In the case of the F-111 it was anomalous fatigue that resulted in the wing

separation. As noted by Lincoln [9] the USAF could not reproduce the failure in

the laboratory and did not see such a failure on another F-111 aircraft.

In the case of Lusaka unexpected normal fatigue lead to separation of the

horizontal stabilizer. As noted by Eastin and Bristow [16] the failure was

reproduced in the laboratory and the fatigue nucleation site was retrospectively

identified as a fatigue critical location representative of the basic design.

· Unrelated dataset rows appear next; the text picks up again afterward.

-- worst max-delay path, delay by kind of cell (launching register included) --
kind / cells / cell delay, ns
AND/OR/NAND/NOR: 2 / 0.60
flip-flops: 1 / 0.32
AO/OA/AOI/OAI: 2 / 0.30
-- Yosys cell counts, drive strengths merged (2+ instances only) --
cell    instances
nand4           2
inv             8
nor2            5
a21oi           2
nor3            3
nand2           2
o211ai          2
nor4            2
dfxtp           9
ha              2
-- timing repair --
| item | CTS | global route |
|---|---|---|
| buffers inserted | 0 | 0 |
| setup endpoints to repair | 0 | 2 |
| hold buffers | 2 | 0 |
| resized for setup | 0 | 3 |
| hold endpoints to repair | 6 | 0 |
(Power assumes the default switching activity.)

This was

further validated by post accident inspections that detected cracks in the same local

area on 7% of the fleet.

This again illustrates the fundamental differences between the USAF and FAA

experience with fatigue and helps to explain some of the differences that exist in

their approaches to fatigue that are reflected in their requirements.

THE REQUIREMENTS

At a high level there are some similarities between the USAF and FAA damage

tolerance requirements. Both are applicable to new aircraft designs and compliance

with them requires the quantification of crack growth and residual strength

characteristics. Additionally, when this is done analytically, fracture mechanics

 based analysis tools are used. However, at the detail level, there are significantdifferences. Some of the details are discussed below and Table 2 provides a

summary comparison .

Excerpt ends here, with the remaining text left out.